Task objective: Below are the records; copy exactly the stretch from the line containing "u_cfg.act_int,8" through the line containing "-- critical path, stage", both ends included, and nothing else.

Records for this task:

File: src/rtl/clksel_pkg.sv
package clksel_pkg;
    localparam int NSRC   = 10;
    localparam int SEL_W  = 4;
    localparam int EN_BIT = 4;
endpackage

File: src/rtl/clksel_cfg.sv
module clksel_cfg #(
    parameter int INT_W = 8,
    parameter int FRAC_W = 4,
    parameter int WD = 12
) (
    input  logic                           clk,
    input  logic                           rst_n,
    input  logic                           ctrl_we,
    input  logic                           div_we,
    input  logic [WD-1:0]                  wr_data,
    input  logic                           apply,
    output logic                           en,
    output logic [clksel_pkg::SEL_W-1:0]   act_sel,
    output logic [INT_W-1:0]               act_int,
    output logic [FRAC_W-1:0]              act_frac
);
    import clksel_pkg::*;

    typedef struct packed {
        logic              en;
        logic [SEL_W-1:0]  p_sel;
        logic [INT_W-1:0]  p_int;
        logic [FRAC_W-1:0] p_frac;
        logic [SEL_W-1:0]  a_sel;
        logic [INT_W-1:0]  a_int;
        logic [FRAC_W-1:0] a_frac;
    } cfg_t;

    cfg_t st_d, st_q;

    always_comb begin
        st_d = st_q;
        if (ctrl_we) begin
            st_d.en    = wr_data[EN_BIT];
            st_d.p_sel = wr_data[SEL_W-1:0];
        end
        if (div_we) begin
            st_d.p_int  = wr_data[INT_W+FRAC_W-1:FRAC_W];
            st_d.p_frac = wr_data[FRAC_W-1:0];
        end
        if (apply) begin
            st_d.a_sel  = st_d.p_sel;
            st_d.a_int  = st_d.p_int;
            st_d.a_frac = st_d.p_frac;
        end
    end

    always_ff @(posedge clk or negedge rst_n) begin
        if (!rst_n) st_q <= '0;
        else        st_q <= st_d;
    end

    assign en       = st_q.en;
    assign act_sel  = st_q.a_sel;
    assign act_int  = st_q.a_int;
    assign act_frac = st_q.a_frac;
endmodule

File: src/rtl/clksel_srcmux.sv
module clksel_srcmux #(
    parameter logic [clksel_pkg::NSRC-1:0] SRC_PRESENT = 10'b01_1111_1111
) (
    input  logic [clksel_pkg::NSRC-1:0]  src_en,
    input  logic [clksel_pkg::SEL_W-1:0] sel,
    output logic                         pulse,
    output logic                         grounded
);
    import clksel_pkg::*;

    logic [NSRC-1:0] usable;
    logic [NSRC-1:0] live;

    for (genvar i = 0; i < NSRC; i++) begin : g_src
        if (i == 0) begin : g_gnd
            assign usable[i] = 1'b0;
        end else begin : g_pop
            assign usable[i] = SRC_PRESENT[i];
        end
        assign live[i] = usable[i] & src_en[i];
    end

    always_comb begin
        pulse    = 1'b0;
        grounded = 1'b1;
        for (int i = 0; i < NSRC; i++) begin
            if (sel == SEL_W'(i)) begin
                pulse    = live[i];
                grounded = ~usable[i];
            end
        end
    end
endmodule

File: src/rtl/clksel_divcore.sv
module clksel_divcore #(
    parameter int INT_W = 8,
    parameter int FRAC_W = 4
) (
    input  logic              clk,
    input  logic              rst_n,
    input  logic              en,
    input  logic              pulse,
    input  logic [INT_W-1:0]  int_div,
    input  logic [FRAC_W-1:0] frac_div,
    output logic              fire,
    output logic              out
);
    typedef struct packed {
        logic [INT_W-1:0]  cnt;
        logic [FRAC_W-1:0] acc;
        logic              ext;
        logic              out;
    } div_t;

    div_t st_d, st_q;
    logic [INT_W-1:0]  ieff;
    logic [INT_W:0]    cnt_inc;
    logic [FRAC_W:0]   sum;

    always_comb begin
        st_d    = st_q;
        st_d.out = 1'b0;
        fire    = 1'b0;
        ieff    = (int_div == '0) ? INT_W'(1) : int_div;
        cnt_inc = {1'b0, st_q.cnt} + 1'b1;
        sum     = {1'b0, st_q.acc} + {1'b0, frac_div};
        if (!en) begin
            st_d = '0;
        end else if (pulse) begin
            if (cnt_inc >= {1'b0, ieff}) begin
                if (sum[FRAC_W] && !st_q.ext) begin
                    st_d.ext = 1'b1;
                end else begin
                    fire     = 1'b1;
                    st_d.cnt = '0;
                    st_d.acc = sum[FRAC_W-1:0];
                    st_d.ext = 1'b0;
                    st_d.out = 1'b1;
                end
            end else begin
                st_d.cnt = cnt_inc[INT_W-1:0];
            end
        end
    end

    always_ff @(posedge clk or negedge rst_n) begin
        if (!rst_n) st_q <= '0;
        else        st_q <= st_d;
    end

    assign out = st_q.out;
endmodule

File: src/rtl/clksel_fracdiv.sv
module clksel_fracdiv #(
    parameter int INT_W = 8,
    parameter int FRAC_W = 4,
    parameter logic [9:0] SRC_PRESENT = 10'b01_1111_1111,
    localparam int WD = (INT_W + FRAC_W > 5) ? INT_W + FRAC_W : 5
) (
    input  logic          clk,
    input  logic          rst_n,
    input  logic          ctrl_we,
    input  logic          div_we,
    input  logic [WD-1:0] wr_data,
    input  logic [9:0]    src_en,
    output logic          clk_en_out
);
    import clksel_pkg::*;

    logic              cfg_en;
    logic [SEL_W-1:0]  act_sel;
    logic [INT_W-1:0]  act_int;
    logic [FRAC_W-1:0] act_frac;
    logic              sel_pulse;
    logic              grounded;
    logic              fire;
    logic              apply;

    assign apply = ~cfg_en | fire | grounded;

    clksel_cfg #(.INT_W(INT_W), .FRAC_W(FRAC_W), .WD(WD)) u_cfg (
        .clk(clk), .rst_n(rst_n), .ctrl_we(ctrl_we), .div_we(div_we),
        .wr_data(wr_data), .apply(apply), .en(cfg_en), .act_sel(act_sel),
        .act_int(act_int), .act_frac(act_frac)
    );

    clksel_srcmux #(.SRC_PRESENT(SRC_PRESENT)) u_mux (
        .src_en(src_en), .sel(act_sel), .pulse(sel_pulse), .grounded(grounded)
    );

    clksel_divcore #(.INT_W(INT_W), .FRAC_W(FRAC_W)) u_div (
        .clk(clk), .rst_n(rst_n), .en(cfg_en), .pulse(sel_pulse),
        .int_div(act_int), .frac_div(act_frac), .fire(fire), .out(clk_en_out)
    );
endmodule

File: config.mk
export PLATFORM = sky130hd
export DESIGN_NAME = clksel_fracdiv
export DESIGN_NICKNAME = d
export VERILOG_FILES = /design/src/rtl/clksel_pkg.sv /design/src/rtl/clksel_cfg.sv /design/src/rtl/clksel_srcmux.sv /design/src/rtl/clksel_divcore.sv /design/src/rtl/clksel_fracdiv.sv
export SDC_FILE = /design/constraint.sdc
export NUM_CORES = 1
export LEC_CHECK = 0
export ABC_AREA = 0
export CORE_ASPECT_RATIO = 0.8
export CORE_MARGIN = 2
export CORE_UTILIZATION = 56
export DETAILED_ROUTE_END_ITERATION = 12
export PLACE_DENSITY = 0.79
export SLEW_MARGIN = 30
export SYNTH_ARGS = -nofsm -noshare
export SYNTH_HDL_FRONTEND = slang
export SYNTH_SLANG_ARGS = --single-unit
File: constraint.sdc
create_clock -name clk -period 4.5 [get_ports clk]
set_input_delay 0.45 -clock clk [delete_from_list [all_inputs] [get_ports clk]]
set_output_delay 0.45 -clock clk [all_outputs]
set_load 0.005 [all_outputs]
==> metrics.cfg <==
[layout]
instances_no_fill=296
insertedDiodeCount=0
area_growth_syn_to_layout_pct=14.7
finish.instance_area_um2=2830
drive_gt1_frac=0.138
layout_net_count=280

[routing]
final_antenna_net_count=0
detail_route.wl_per_cell_um=15.9
wl_met1_um=2230
route.final.wire_length_um=4720
drc=0
routed-wl-met3_um=190
detailedRoute.firstPassIterationCount=4
wl_met2_um=2250
drt_iter0_drc=125
post_drt_via_cell_ratio=6.00
topRoutingLayerUsed=met4
routed-via-count=1775

[placed_design]
place.detailed.hpwl_um=3390
placed_cells_incl_taps=290
routabilityCongestion=0.873
place.port_buffers=24
total_cell_area_at_the_placement_stage_um2=2760

[synth]
synthesis.yosys.warnings=0
synth.top_cells.by_area=sky130_fd_sc_hd__dfrtp_1 (48%), sky130_fd_sc_hd__mux2_2 (8.2%), sky130_fd_sc_hd__mux2_1 (7.3%), sky130_fd_sc_hd__ha_1 (6.6%), sky130_fd_sc_hd__nand3_1 (2.4%)
synth.avg_cell_area_um2=11.4
synth_cells=216
synth.distinct_cells=46
seq_area_frac_synth=0.476
postSynthRegisterBits=47
synth_fp_nets=256
asr_flop_ratio_synth=1.00
post_synth_instance_area_um2=2470
synth_top_area_cell=sky130_fd_sc_hd__dfrtp_1
synth_enable_flop_cells=0
synthFlopType=sky130_fd_sc_hd__dfrtp_1
synth_top_cell_area_share=0.476

[timing]
fin_worst_skew_ps=1.76
timing.slew.headroom=0.470
min_period_over_period=0.805
maxClockFrequency_mhz=276
report.final.hold_viol_count=0
finalSetupViolCount=0
setup_total_negative_slack_ps=0
max_slew.worst_pin.slew_ps=793
unrepaired_setup_endpoints_after_global_routing=no
final.min_clock_period_ps=3620
slew_viol_final=0

[clocking]
h-tree-depth=2
clk_path_buf_depth=2
post-cts-setup-buffers=0
clock_edge_transition_at_the_registers_on_the_reported_setup_and_hold_paths_ps=80
cts.sink_count=47
tritoncts=done
number_of_instances_resized_during_post_cts_repair=0
clk_root_buffer_cell=sky130_fd_sc_hd__clkbuf_8
clk_latency_ps=300
cts_buffers=5
cts_hold_buf=0

[global_routing]
grt_first_pass_wirelength_um=8590
grt_overflow=0
largest_net_degree_at_the_start_of_global_routing=48
first_global_vias=1836
antenna_found_initial=0
globalRouteTotalUtil=0.220

[power]
worst_supply_voltage_drop_on_vdd_mv=0.235
cellLeakagePower_nw=1.24
total_power_mw=1.01
power_density_nw_per_um2=357

[critical_path]
setup.reg_to_reg.worst_slack_ps=880
crit-reg2reg-launch=u_div.st_q[6]$_DFFE_PN0P_
capturing_element_type_of_the_critical_path=register
startpoint_type=register
worstReg2RegEnd=u_cfg.act_int[0]$_DFFE_PN0P_
arrival_ps=3810
path_class=register to register
timing.reg2reg.worst_path_depth=12
cp.required_ps=4680
critPathMaxFanout=15

[floorplanning]
die_x_um=78.2
die_area_um2=4960
rows=21
initial_core_util=0.587
io-pin-count=27
core_region_area_um2=4200
fp.dieH_um=63.4

[job]
maxCapViolCount=0

[min_path]
hp-class=primary input to async pin

[status]
outcome=completed

-- cells by family after synthesis --
logic type      synth area share
buf+inv                   0.0304
fa+ha+maj                 0.0740
xor+xnor                  0.0213
simple gates               0.116
flops                      0.476
compound gates             0.127
mux                        0.155
-- worst max path at each step --
stage	to	cells after the start	slack (ps)	start
floorplan	u_cfg.act_sel[2]$_DFFE_PN0P_	11	1320	u_div.st_q[6]$_DFFE_PN0P_
global placement	u_cfg.act_int[0]$_DFFE_PN0P_	12	1000	u_div.st_q[6]$_DFFE_PN0P_
detailed placement	u_cfg.act_int[0]$_DFFE_PN0P_	12	920	u_div.st_q[6]$_DFFE_PN0P_
CTS	u_cfg.act_int[0]$_DFFE_PN0P_	12	890	u_div.st_q[6]$_DFFE_PN0P_
global route	u_cfg.act_int[5]$_DFFE_PN0P_	12	660	u_div.st_q[6]$_DFFE_PN0P_
finish	u_cfg.act_int[0]$_DFFE_PN0P_	12	880	u_div.st_q[6]$_DFFE_PN0P_
-- area by class of cell --
cell class / count / area (um^2)
Tap cell: 57 / 71.3
Multi-Input combinational cell: 151 / 1220
Clock inverter: 1 / 7.51
Fill cell: 325 / 1370
Clock buffer: 5 / 68.8
Inverter: 8 / 30.0
Sequential cell: 47 / 1180
Timing Repair Buffer: 27 / 260
-- sequential cells by signal, indices dropped and copies added, names as in the netlist --
signal,count
u_cfg.act_frac,4
u_cfg.act_int,8
u_cfg.st_q,16
u_div.st_q,13
u_div.out,1
u_cfg.act_sel,4
u_cfg.en,1
-- per-layer routing --
metal  global-route usage  vias up
met5                    0        -
li1                     -      848
met3               0.0616        7
met2                0.351       42
met1                0.303      878
met4               0.0461        0
-- cells in the mapped netlist, drive strengths merged, types with 2 or more instances --
master / number
dfrtp: 47
mux2: 34
ha: 13
nand2: 13
nand3: 12
a21oi: 8
clkbuf: 8
inv: 8
o21ai: 8
a31oi: 7
nor3: 5
or3: 5
a21o: 4
nor4: 4
nand4: 3
o31ai: 3
xnor2: 3
xor2: 3
a32o: 2
buf: 2
nor2: 2
nor2b: 2
or2: 2
-- per-stage QoR --
stage / hold slack (ps) / util / setup slack [ps]
floorplan: 154 / - / 1320
global placement: 477 / 0.655 / 999
detailed placement: 482 / 0.655 / 925
CTS: 164 / 0.674 / 894
global route: 174 / 0.674 / 657
finish: 146 / 0.674 / 875
-- critical path, stage by stage (launching register included) --
cell and delay, ps:
sky130_fd_sc_hd__dfrtp_1 450, sky130_fd_sc_hd__ha_1 210, sky130_fd_sc_hd__nand3_1 140, sky130_fd_sc_hd__or3_1 390, sky130_fd_sc_hd__nand2_1 80, sky130_fd_sc_hd__ha_1 240
sky130_fd_sc_hd__and3_1 190, sky130_fd_sc_hd__a221oi_1 370, sky130_fd_sc_hd__o211ai_1 170, sky130_fd_sc_hd__buf_4 230, sky130_fd_sc_hd__a311oi_4 390, sky130_fd_sc_hd__buf_4 280
sky130_fd_sc_hd__mux2_1 340
-- cells in the final DEF (no fill, tap or decap), drive strengths merged, types with 3 or more instances in the layout --
cell           count
nor4               4
a31oi              7
dfrtp             47
nor3               5
xor2               3
nand3             12
o21ai              8
o31ai              3
or3                5
clkbuf             5
mux2              34
clkdlybuf4s50     23
xnor2              3
ha                13
a21o               4
nand2             13
nand4              3
inv                8
a21oi              8
buf                4
-- power by group --
group	internal [mW]	switching, mW	leakage, nW	total [mW]
clock	0.103	0.135	0.0361	0.238
sequential	0.475	0.0438	0.582	0.519
combinational	0.117	0.135	0.619	0.253
total	0.696	0.314	1.24	1.01
Note: power is estimated with default switching activity, not from simulation.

Your response:
u_cfg.act_int,8
u_cfg.st_q,16
u_div.st_q,13
u_div.out,1
u_cfg.act_sel,4
u_cfg.en,1
-- per-layer routing --
metal  global-route usage  vias up
met5                    0        -
li1                     -      848
met3               0.0616        7
met2                0.351       42
met1                0.303      878
met4               0.0461        0
-- cells in the mapped netlist, drive strengths merged, types with 2 or more instances --
master / number
dfrtp: 47
mux2: 34
ha: 13
nand2: 13
nand3: 12
a21oi: 8
clkbuf: 8
inv: 8
o21ai: 8
a31oi: 7
nor3: 5
or3: 5
a21o: 4
nor4: 4
nand4: 3
o31ai: 3
xnor2: 3
xor2: 3
a32o: 2
buf: 2
nor2: 2
nor2b: 2
or2: 2
-- per-stage QoR --
stage / hold slack (ps) / util / setup slack [ps]
floorplan: 154 / - / 1320
global placement: 477 / 0.655 / 999
detailed placement: 482 / 0.655 / 925
CTS: 164 / 0.674 / 894
global route: 174 / 0.674 / 657
finish: 146 / 0.674 / 875
-- critical path, stage by stage (launching register included) --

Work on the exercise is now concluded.